TASK ITEM
Give back exactly the lines from the start of the listing to the line containing "localparam int SAMPLE_BITS_DEF = 16;", inclusive, and nothing beyond them.

RECORDS PROVIDED
===== src/rtl/core/mavg_pkg.sv =====
// ----------------------------------------------------------------------------
// mavg_pkg
// shared constants, controller state type and the command/status structs
// between the moving average controller and datapath
// ----------------------------------------------------------------------------
`default_nettype none

package mavg_pkg;

   localparam int CSR_BITS        = 7;
   localparam int WINDOW_MAX_DEF  = 64;
   localparam int SAMPLE_BITS_DEF = 16;
   localparam int FRAC_BITS_DEF   = 8;
   localparam int WINDOW_RESET    = 4;

   typedef enum logic [2:0] {
      ST_IDLE,
      ST_UPDATE,
      ST_LOAD,
      ST_DIVIDE,
      ST_FINISH
   } state_type;

   typedef struct packed {
      logic capture;
      logic update;
      logic div_load;
      logic div_step;
      logic out_load;
   } cmd_type;

   typedef struct packed {
      logic div_last;
   } status_type;

endpackage

`default_nettype wire


===== src/rtl/core/mavg_ctrl.sv =====
// ----------------------------------------------------------------------------
// mavg_ctrl
// request sequencing: capture, window update, divide, result hand-off
// ----------------------------------------------------------------------------
`default_nettype none

module mavg_ctrl (
   input  logic                   clock,
   input  logic                   reset,
   input  logic                   req_valid,
   output logic                   req_ready,
   output logic                   rsp_valid,
   input  logic                   rsp_ready,
   output mavg_pkg::cmd_type      cmd,
   input  mavg_pkg::status_type   status
);

   import mavg_pkg::*;

   state_type state_ff;
   state_type state_in;
   logic      rsp_valid_ff;
   logic      rsp_valid_in;
   logic      out_free;

   assign out_free = !rsp_valid_ff || rsp_ready;

   always_comb begin
      state_in = state_ff;
      case (state_ff)
         ST_IDLE: begin
            if (req_valid) begin
               state_in = ST_UPDATE;
            end
         end
         ST_UPDATE: begin
            state_in = ST_LOAD;
         end
         ST_LOAD: begin
            state_in = ST_DIVIDE;
         end
         ST_DIVIDE: begin
            if (status.div_last) begin
               state_in = ST_FINISH;
            end
         end
         ST_FINISH: begin
            if (out_free) begin
               state_in = ST_IDLE;
            end
         end
         default: begin
            state_in = ST_IDLE;
         end
      endcase
   end

   always_comb begin
      cmd       = '0;
      req_ready = 1'b0;
      case (state_ff)
         ST_IDLE: begin
            req_ready   = 1'b1;
            cmd.capture = req_valid;
         end
         ST_UPDATE: begin
            cmd.update = 1'b1;
         end
         ST_LOAD: begin
            cmd.div_load = 1'b1;
         end
         ST_DIVIDE: begin
            cmd.div_step = 1'b1;
         end
         ST_FINISH: begin
            cmd.out_load = out_free;
         end
         default: begin
            cmd = '0;
         end
      endcase
   end

   always_comb begin
      rsp_valid_in = rsp_valid_ff;
      if (cmd.out_load) begin
         rsp_valid_in = 1'b1;
      end else if (rsp_ready) begin
         rsp_valid_in = 1'b0;
      end
   end

   always_ff @(posedge clock) begin
      if (reset) begin
         state_ff     <= ST_IDLE;
         rsp_valid_ff <= 1'b0;
      end else begin
         state_ff     <= state_in;
         rsp_valid_ff <= rsp_valid_in;
      end
   end

   assign rsp_valid = rsp_valid_ff;

`ifndef SYNTHESIS
   a_accept_starts_update: assert property (@(posedge clock) disable iff (reset)
      (req_valid && req_ready) |=> (state_ff == ST_UPDATE))
      else $error("accepted request did not start the window update");

   a_finish_holds_on_stall: assert property (@(posedge clock) disable iff (reset)
      (state_ff == ST_FINISH && rsp_valid_ff && !rsp_ready) |=>
      (state_ff == ST_FINISH && rsp_valid_ff))
      else $error("finished result overran a stalled response");

   a_rsp_held_until_taken: assert property (@(posedge clock) disable iff (reset)
      (rsp_valid_ff && !rsp_ready) |=> rsp_valid_ff)
      else $error("response dropped before it was taken");
`endif

endmodule

`default_nettype wire


===== src/rtl/core/mavg_dp.sv =====
// ----------------------------------------------------------------------------
// mavg_dp
// sample ring store, running sum, fill count, restoring divider and
// response register of the moving average filter
// ----------------------------------------------------------------------------
`default_nettype none

module mavg_dp #(
   parameter int WINDOW_MAX  = mavg_pkg::WINDOW_MAX_DEF,
   parameter int SAMPLE_BITS = mavg_pkg::SAMPLE_BITS_DEF,
   parameter int FRAC_BITS   = mavg_pkg::FRAC_BITS_DEF
) (
   input  logic                                  clock,
   input  logic                                  reset,
   input  logic signed [SAMPLE_BITS-1:0]         req_sample,
   input  logic                                  csr_write_enable,
   input  logic [mavg_pkg::CSR_BITS-1:0]         csr_write_data,
   input  mavg_pkg::cmd_type                     cmd,
   output mavg_pkg::status_type                  status,
   output logic signed [SAMPLE_BITS+FRAC_BITS-1:0] rsp_average,
   output logic                                  rsp_window_full
);

   import mavg_pkg::*;

   localparam int PTR_BITS  = $clog2(WINDOW_MAX);
   localparam int CNT_BITS  = $clog2(WINDOW_MAX + 1);
   localparam int SUM_BITS  = SAMPLE_BITS + PTR_BITS;
   localparam int DIV_BITS  = SUM_BITS + FRAC_BITS;
   localparam int AVG_BITS  = SAMPLE_BITS + FRAC_BITS;
   localparam int DCNT_BITS = $clog2(DIV_BITS);
   localparam int WS_BITS   = (CSR_BITS > CNT_BITS) ? CSR_BITS : CNT_BITS;

   logic signed [SAMPLE_BITS-1:0] store_mem [WINDOW_MAX];

   logic [CSR_BITS-1:0]        win_size_ff;
   logic [PTR_BITS-1:0]        wp_ff;
   logic [PTR_BITS-1:0]        wp_in;
   logic [CNT_BITS-1:0]        fill_ff;
   logic [CNT_BITS-1:0]        fill_in;
   logic signed [SUM_BITS-1:0] sum_ff;
   logic signed [SUM_BITS-1:0] sum_in;
   logic                       full_ff;
   logic                       full_in;
   logic signed [SAMPLE_BITS-1:0] sample_ff;
   logic signed [SAMPLE_BITS-1:0] rd_ff;

   logic [CNT_BITS-1:0]        rem_ff;
   logic [CNT_BITS-1:0]        rem_in;
   logic [DIV_BITS-1:0]        quo_ff;
   logic [DIV_BITS-1:0]        quo_in;
   logic                       neg_ff;
   logic [DCNT_BITS-1:0]       dcnt_ff;
   logic [DCNT_BITS-1:0]       dcnt_in;

   logic signed [AVG_BITS-1:0] avg_ff;
   logic                       wfull_ff;

   logic [WS_BITS-1:0]         ws_ext;
   logic [CNT_BITS-1:0]        eff_win;
   logic [CNT_BITS:0]          wp_ext;
   logic [CNT_BITS:0]          fill_ext;
   logic [CNT_BITS:0]          oldest_wide;
   logic [PTR_BITS-1:0]        rd_addr;
   logic signed [DIV_BITS-1:0] dividend;
   logic [CNT_BITS:0]          shifted;
   logic [CNT_BITS:0]          trial;
   logic [DIV_BITS-1:0]        quo_signed;

   // effective window: zero acts as one, clamp to store depth
   always_comb begin
      ws_ext = WS_BITS'(win_size_ff);
      if (ws_ext == '0) begin
         eff_win = CNT_BITS'(1);
      end else if (ws_ext > WS_BITS'(WINDOW_MAX)) begin
         eff_win = CNT_BITS'(WINDOW_MAX);
      end else begin
         eff_win = CNT_BITS'(ws_ext);
      end
   end

   // oldest held entry, modulo store depth
   always_comb begin
      wp_ext   = (CNT_BITS+1)'(wp_ff);
      fill_ext = (CNT_BITS+1)'(fill_ff);
      if (wp_ext >= fill_ext) begin
         oldest_wide = wp_ext - fill_ext;
      end else begin
         oldest_wide = wp_ext + (CNT_BITS+1)'(WINDOW_MAX) - fill_ext;
      end
      rd_addr = oldest_wide[PTR_BITS-1:0];
   end

   always_ff @(posedge clock) begin
      if (cmd.update) begin
         store_mem[wp_ff] <= sample_ff;
      end
      rd_ff <= store_mem[rd_addr];
   end

   // window update
   always_comb begin
      wp_in   = wp_ff;
      fill_in = fill_ff;
      sum_in  = sum_ff;
      full_in = full_ff;
      if (cmd.update) begin
         if (wp_ff == PTR_BITS'(WINDOW_MAX - 1)) begin
            wp_in = '0;
         end else begin
            wp_in = wp_ff + 1'b1;
         end
         if (fill_ff >= eff_win) begin
            sum_in  = sum_ff - SUM_BITS'(rd_ff) + SUM_BITS'(sample_ff);
            fill_in = eff_win;
         end else begin
            sum_in  = sum_ff + SUM_BITS'(sample_ff);
            fill_in = fill_ff + 1'b1;
         end
         full_in = (fill_in == eff_win);
      end
   end

   always_ff @(posedge clock) begin
      if (reset) begin
         win_size_ff <= CSR_BITS'(WINDOW_RESET);
         wp_ff       <= '0;
         fill_ff     <= '0;
         sum_ff      <= '0;
      end else if (csr_write_enable) begin
         win_size_ff <= csr_write_data;
         wp_ff       <= '0;
         fill_ff     <= '0;
         sum_ff      <= '0;
      end else begin
         wp_ff   <= wp_in;
         fill_ff <= fill_in;
         sum_ff  <= sum_in;
      end
   end

   always_ff @(posedge clock) begin
      full_ff <= full_in;
      if (cmd.capture) begin
         sample_ff <= req_sample;
      end
   end

   // restoring divider, one quotient bit per cycle on the magnitude
   assign dividend = DIV_BITS'(sum_ff) <<< FRAC_BITS;
   assign shifted  = {rem_ff, quo_ff[DIV_BITS-1]};
   assign trial    = shifted - {1'b0, fill_ff};

   always_comb begin
      rem_in  = rem_ff;
      quo_in  = quo_ff;
      dcnt_in = dcnt_ff;
      if (cmd.div_load) begin
         rem_in  = '0;
         quo_in  = dividend[DIV_BITS-1] ? DIV_BITS'(-dividend) : DIV_BITS'(dividend);
         dcnt_in = '0;
      end else if (cmd.div_step) begin
         if (!trial[CNT_BITS]) begin
            rem_in = trial[CNT_BITS-1:0];
            quo_in = {quo_ff[DIV_BITS-2:0], 1'b1};
         end else begin
            rem_in = shifted[CNT_BITS-1:0];
            quo_in = {quo_ff[DIV_BITS-2:0], 1'b0};
         end
         dcnt_in = dcnt_ff + 1'b1;
      end
   end

   always_ff @(posedge clock) begin
      if (reset) begin
         rem_ff  <= '0;
         dcnt_ff <= '0;
      end else begin
         rem_ff  <= rem_in;
         dcnt_ff <= dcnt_in;
      end
   end

   always_ff @(posedge clock) begin
      quo_ff <= quo_in;
      if (cmd.div_load) begin
         neg_ff <= dividend[DIV_BITS-1];
      end
   end

   assign status.div_last = (dcnt_ff == DCNT_BITS'(DIV_BITS - 1));

   // response register
   assign quo_signed = neg_ff ? (~quo_ff + 1'b1) : quo_ff;

   always_ff @(posedge clock) begin
      if (cmd.out_load) begin
         avg_ff   <= quo_signed[AVG_BITS-1:0];
         wfull_ff <= full_ff;
      end
   end

   assign rsp_average     = avg_ff;
   assign rsp_window_full = wfull_ff;

`ifndef SYNTHESIS
   a_fill_bounded: assert property (@(posedge clock) disable iff (reset)
      fill_ff <= CNT_BITS'(WINDOW_MAX))
      else $error("fill count beyond store depth");

   a_csr_restarts_window: assert property (@(posedge clock) disable iff (reset)
      csr_write_enable |=> (fill_ff == '0 && wp_ff == '0 && sum_ff == '0))
      else $error("window size write did not restart the window");

   a_rem_below_divisor: assert property (@(posedge clock) disable iff (reset)
      cmd.div_step |-> (rem_ff < fill_ff))
      else $error("divider remainder not below fill count");
`endif

endmodule

`default_nettype wire


===== src/rtl/core/moving_average_filter_core.sv =====
// an accepted request passes through the update, load, divide and finish states;
//   finish waits for the prior response to be taken, and only idle takes requests;
//   the restoring divider retires one quotient bit per cycle over a 30-bit dividend
// a finished response is held in its own register while the next request is taken
// reset clears control, pointer, fill count, sum and sets window size to 4;
//   the sample store is not cleared and needs no clearing pass
// ----------------------------------------------------------------------------
// moving_average_filter_core
// boxcar moving average over the most recent window_size samples
// ----------------------------------------------------------------------------
`default_nettype none

module moving_average_filter_core #(
   parameter int WINDOW_MAX  = mavg_pkg::WINDOW_MAX_DEF,
   parameter int SAMPLE_BITS = mavg_pkg::SAMPLE_BITS_DEF,
   parameter int FRAC_BITS   = mavg_pkg::FRAC_BITS_DEF
) (
   input  logic                                    clock,
   input  logic                                    reset,
   input  logic                                    req_valid,
   output logic                                    req_ready,
   input  logic signed [SAMPLE_BITS-1:0]           req_sample,
   output logic                                    rsp_valid,
   input  logic                                    rsp_ready,
   output logic signed [SAMPLE_BITS+FRAC_BITS-1:0] rsp_average,
   output logic                                    rsp_window_full,
   input  logic                                    csr_write_enable,
   input  logic [mavg_pkg::CSR_BITS-1:0]           csr_write_data
);

   import mavg_pkg::*;

   cmd_type    cmd;
   status_type status;

   mavg_ctrl u_ctrl (
      .clock     (clock),
      .reset     (reset),
      .req_valid (req_valid),
      .req_ready (req_ready),
      .rsp_valid (rsp_valid),
      .rsp_ready (rsp_ready),
      .cmd       (cmd),
      .status    (status)
   );

   mavg_dp #(
      .WINDOW_MAX  (WINDOW_MAX),
      .SAMPLE_BITS (SAMPLE_BITS),
      .FRAC_BITS   (FRAC_BITS)
   ) u_dp (
      .clock            (clock),
      .reset            (reset),
      .req_sample       (req_sample),
      .csr_write_enable (csr_write_enable),
      .csr_write_data   (csr_write_data),
      .cmd              (cmd),
      .status           (status),
      .rsp_average      (rsp_average),
      .rsp_window_full  (rsp_window_full)
   );

endmodule

`default_nettype wire

===== config.mk =====
export PLATFORM = sky130hd
export DESIGN_NAME = moving_average_filter_core
export DESIGN_NICKNAME = d
export VERILOG_FILES = /design/src/rtl/core/mavg_pkg.sv /design/src/rtl/core/mavg_ctrl.sv /design/src/rtl/core/mavg_dp.sv /design/src/rtl/core/moving_average_filter_core.sv
export SDC_FILE = /design/constraint.sdc
export NUM_CORES = 1
export LEC_CHECK = 0
export BUFFER_PORTS_ARGS = -buffer_cell sky130_fd_sc_hd__clkbuf_2
export CAP_MARGIN = 20
export CORE_MARGIN = 5
export CORE_UTILIZATION = 57
export DETAILED_ROUTE_END_ITERATION = 12
export HOLD_SLACK_MARGIN = 0.02
export PLACE_DENSITY = 0.76
export SYNTH_ARGS = -nofsm -noshare
export SYNTH_HDL_FRONTEND = slang
export SYNTH_SLANG_ARGS = --single-unit

===== constraint.sdc =====
create_clock -name clock -period 4.5 [get_ports clock]
set_clock_uncertainty 0.15 [all_clocks]
set_input_delay 0.675 -clock clock [delete_from_list [all_inputs] [get_ports clock]]
set_output_delay 0.675 -clock clock [all_outputs]
set_load 0.03 [all_outputs]

==> flow_summary_export.csv, run 1 <==
group,metric,value,unit
outcome,outcome,"finished, final reports clean",
placement,gp_congestion,0.851,
layout,nNetsFinal,2945,
floorplan,io_pins,55,
pwr,ir_drop,0.364,mV
synthesis,synth.avg_cell_area,18.6,um2
synthesis,syn_nets,2739,
grt,grt_max_degree,100,
grt,grt_overflow_total,0,
drt,firstDrtPassIters,8,
floorplan,die_area,0.0916,mm2
worst_setup_path,r2r_cells,12,
placement,io_buffers,54,
synthesis,ys_ff_latch,1171,
drt,vias,26200,
drt,post-route-drc-count,0,
grt,grt_first_pass_wirelength,177000,um
synthesis,synth_top_cell_by_area,"edfxtp_1",
floorplan,chipHeight,303,um
synthesis,synth_top_area_share,0.675,
worst_setup_path,r2r-end,"u_dp.rd_ff[15]",
synthesis,seq_area_frac_synth,0.705,
floorplan,num_rows,107,
pwr,sw_frac_of_total,0.245,
cts,cts_tree,"done",
worst_setup_path,critPathCapture,"u_dp.rd_ff[15]",
worst_setup_path,r2r-start,"u_dp.wp_ff[0]",
grt,first_global_vias,26300,
placement,dp_hpwl,69700,um
synthesis,yosys_warnings,0,
drt,wl,121000,um
worst_setup_path,r2r_slack,0.09,ns
worst_setup_path,cp-startpoint,"u_dp.wp_ff[0]",
synthesis,synth-edff-count,1097,
layout,final_core_util,0.648,
synthesis,synthTopCellsByArea,"edfxtp_1 (67%), mux4_2 (15%), dfxtp_1 (3.0%)",
synthesis,synthesis.area,0.0488,mm2
worst_setup_path,cp_data_required_time,4.88,ns
cts,cts.path.max_buffers,3,
pwr,powerDensity,458,mW/mm2
worst_setup_path,start_kind,"flip-flop",
cts,ctsHtreeMaxLevel,3,
worst_setup_path,cp_cell_sequence,"inv_1 > ha_4 > inv_1 > fa_4 > a21o_1 > a21oi_1 > xnor2_4 > buf_12 > buf_4 > mux4_2 > mux2i_1 > a21oi_1",
drt,wl_per_cell,29.8,um
cts,clk_latency,0.69,ns
sta,setup_viol,0,
floorplan,chipWidth,303,um
synthesis,synthFlopType,"edfxtp_1",
sta,layout_setup_ws,0.0941,ns
drt,drt_iter0_drc,3534,
sta,period_minus_slack,4.41,ns
synthesis,async_flop_share,0,
layout,area_growth,13.0,%
worst_setup_path,cp-end-kind,"flip-flop",
worst_setup_path,path_max_fanout,25,
synthesis,syn_inst,2618,
sta,fmax,227,MHz
pwr,clockPowerShare,0.379,
sta,fin_crit_sh,0.979,
synthesis,yosys.cell_types.count,69,
sta,worst_pin_slew,1.00,ns
pwr,p_sw,6.20,mW
min_path,holdCritPathClass,"input port to flip-flop",
cts,clkSinkCount,1171,
sta,slew_headroom,0.332,
pwr,p_leak,18.3,nW
layout,drive_gt1_frac,0.246,
min_path,min_path_cells,2,
sta,final_max_slew_viol_count,0,
placement,place_ws,0.0387,ns
floorplan,design.core.area,0.0851,mm2
sta,rsz0062_at_grt,"false",
worst_setup_path,slowest_stage,"xnor2_4",
worst_setup_path,path_class,"flip-flop to flip-flop",
pwr,p_seq_frac,0.487,
cts,cts_root_buf,"clkbuf_16",
drt,via_per_inst,6.44,
run,max-cap-violations,0,
pwr,p_int,19.1,mW
pwr,combinationalPowerShare,0.135,
cts,cts_buffers,112,
sta,hold_viol,0,
cts,path_clk_slew,0.06,ns
cts,cts_setup_buffers,0,
floorplan,floorplan.initialDensity,0.573,
worst_setup_path,critPathMaxStageDelay,0.80,ns
grt,grtUsageTotal,0.267,
drt,ant_nets,0,
grt,antenna_found_initial,2,
worst_setup_path,cp.arrival,4.79,ns
Yosys cell counts, drive strengths merged, types with 27 or more instances:
library cell and number:
edfxtp 1097, mux4 320, nor2 134, nand2 116, inv 112, a21oi 80, xnor2 79, o21ai 76
dfxtp 74, clkbuf 69, ha 69, buf 48, a211oi 38, mux2i 38, nor2b 28, xor2 27
per-layer routing:
metal	up-vias	global-route usage	routed length [um]
met2	1635	0.435	59100
met3	229	0.0564	13200
met1	13400	0.368	44700
met5	-	0	13
li1	10900	-	-
met4	2	0.0900	4190
how the worst min path moves through the flow:
| stage | end | slack, ns | startpoint |
|---|---|---|---|
| CTS | u_dp.win_size_ff[2] | 0.04 | csr_write_data[2] |
| detailed placement | u_dp.rsp_window_full | 0.27 | u_dp.full_ff |
| floorplan | u_dp.rsp_window_full | 0.25 | u_dp.full_ff |
| finish | u_dp.win_size_ff[2] | 0.07 | csr_write_data[2] |
| global placement | u_dp.rsp_window_full | 0.26 | u_dp.full_ff |
| global route | u_dp.win_size_ff[2] | 0.07 | csr_write_data[2] |
kinds of logic after synthesis:
group,after synthesis,share of synthesized area
DFF,1171,0.705
and+or+nand+nor,375,0.0351
muxes,358,0.155
AOI/OAI and AO/OA,286,0.0371
buffers and inverters,229,0.0201
xor gates and xnor gates,106,0.0195
adders and majority gates,93,0.0275
cell type report:
cell class / instances / area (um2)
Antenna cell: 1 / 2.50
Clock buffer: 137 / 3010
Clock inverter: 77 / 761
Fill cell: 5551 / 30000
Inverter: 112 / 420
Multi-Input combinational cell: 1218 / 13500
Sequential cell: 1171 / 34400
Tap cell: 1144 / 1430
Timing Repair Buffer: 209 / 1620
repair_timing:
| action | CTS | global route |
|---|---|---|
| endpoints found under the setup margin | 0 | 1 |
| endpoints found under the hold margin | 13 | 0 |
| hold buffers | 13 | 0 |
| gates resized for setup | 0 | 1 |
state kept, by name (all words and copies together) (netlist names), 7 cells and up:
signal,count
u_dp.sum_ff,22
u_dp.win_size_ff,7
u_dp.store_mem,1024
u_dp.quo_ff,30
u_dp.sample_ff,16
u_dp.rem_ff,7
u_dp.fill_ff,7
u_dp.rsp_average,24
u_dp.rd_ff,16
cell usage in the layout, fill, tap and decap left out, types with 13 or more instances in the layout:
| master | count |
|---|---|
| nor2b_1 | 27 |
| nor2_1 | 134 |
| dfxtp_1 | 74 |
| dlygate4sd3_1 | 13 |
| a21oi_1 | 79 |
| nand3_1 | 18 |
| clkinv_1 | 22 |
| edfxtp_1 | 1097 |
| ha_1 | 68 |
| xor2_1 | 26 |
| mux2i_1 | 38 |
| clkbuf_2 | 54 |
| xnor2_1 | 75 |
| buf_4 | 130 |
| clkbuf_1 | 16 |
| a211oi_1 | 37 |
| nor3_1 | 16 |
| clkbuf_16 | 114 |
| nand2_1 | 116 |
| o21ai_0 | 70 |
| fa_1 | 23 |
| mux4_2 | 320 |
| bufinv_16 | 13 |
| a21o_1 | 18 |
| clkinv_2 | 27 |
| inv_1 | 112 |
worst max-delay path: cells and delay by family (launching register included):
family,cells,cell delay [ns]
muxes,2,0.99
AOI/OAI and AO/OA,3,0.47
xor gates and xnor gates,1,0.80
adders and majority gates,2,0.48
buffers and inverters,4,0.82
DFF,1,0.47
power by group through the flow:
stage | clock (mW) | sequential, mW | combinational (mW)
after floorplan | 0 | 12.5 | 2.33
after global placement | 0 | 12.5 | 3.23
after detailed placement | 0 | 12.5 | 3.33
after CTS | 9.67 | 12.3 | 3.38
after global routing | 10.2 | 12.3 | 3.69
final | 9.57 | 12.3 | 3.40
through the flow:
step	TNS [ns]	std cells	instance area, um2	hold WS [ns]	power, mW
floorplan	0	2618	48800	0.250	14.8
global placement	-0.114	3836	51200	0.256	15.8
detailed placement	0	3839	51200	0.268	15.9
CTS	0	4066	55100	0.0426	25.4
global route	0	4068	55200	0.0665	26.2
finish	0	4069	55200	0.0666	25.3
Power figures use the tool's default switching activity.
==> run 2, diff against run 1 <==
==> constraint.sdc (replaced) <==
create_clock -name clock -period 4 [get_ports clock]
set_clock_uncertainty 0.15 [all_clocks]
set_input_delay 0.6 -clock clock [delete_from_list [all_inputs] [get_ports clock]]
set_output_delay 0.6 -clock clock [all_outputs]
set_load 0.03 [all_outputs]
==> run 2 against run 1 <==
Combinational power rose by 14%. Critical endpoint is now u_dp.rd_ff[9]. Global-route usage is 0.29 points lower. Sequential share of layout area shrank 0.19 points. Clock power grew 13%.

EXERCISE RESPONSE
===== src/rtl/core/mavg_pkg.sv =====
// ----------------------------------------------------------------------------
// mavg_pkg
// shared constants, controller state type and the command/status structs
// between the moving average controller and datapath
// ----------------------------------------------------------------------------
`default_nettype none

package mavg_pkg;

   localparam int CSR_BITS        = 7;
   localparam int WINDOW_MAX_DEF  = 64;
   localparam int SAMPLE_BITS_DEF = 16;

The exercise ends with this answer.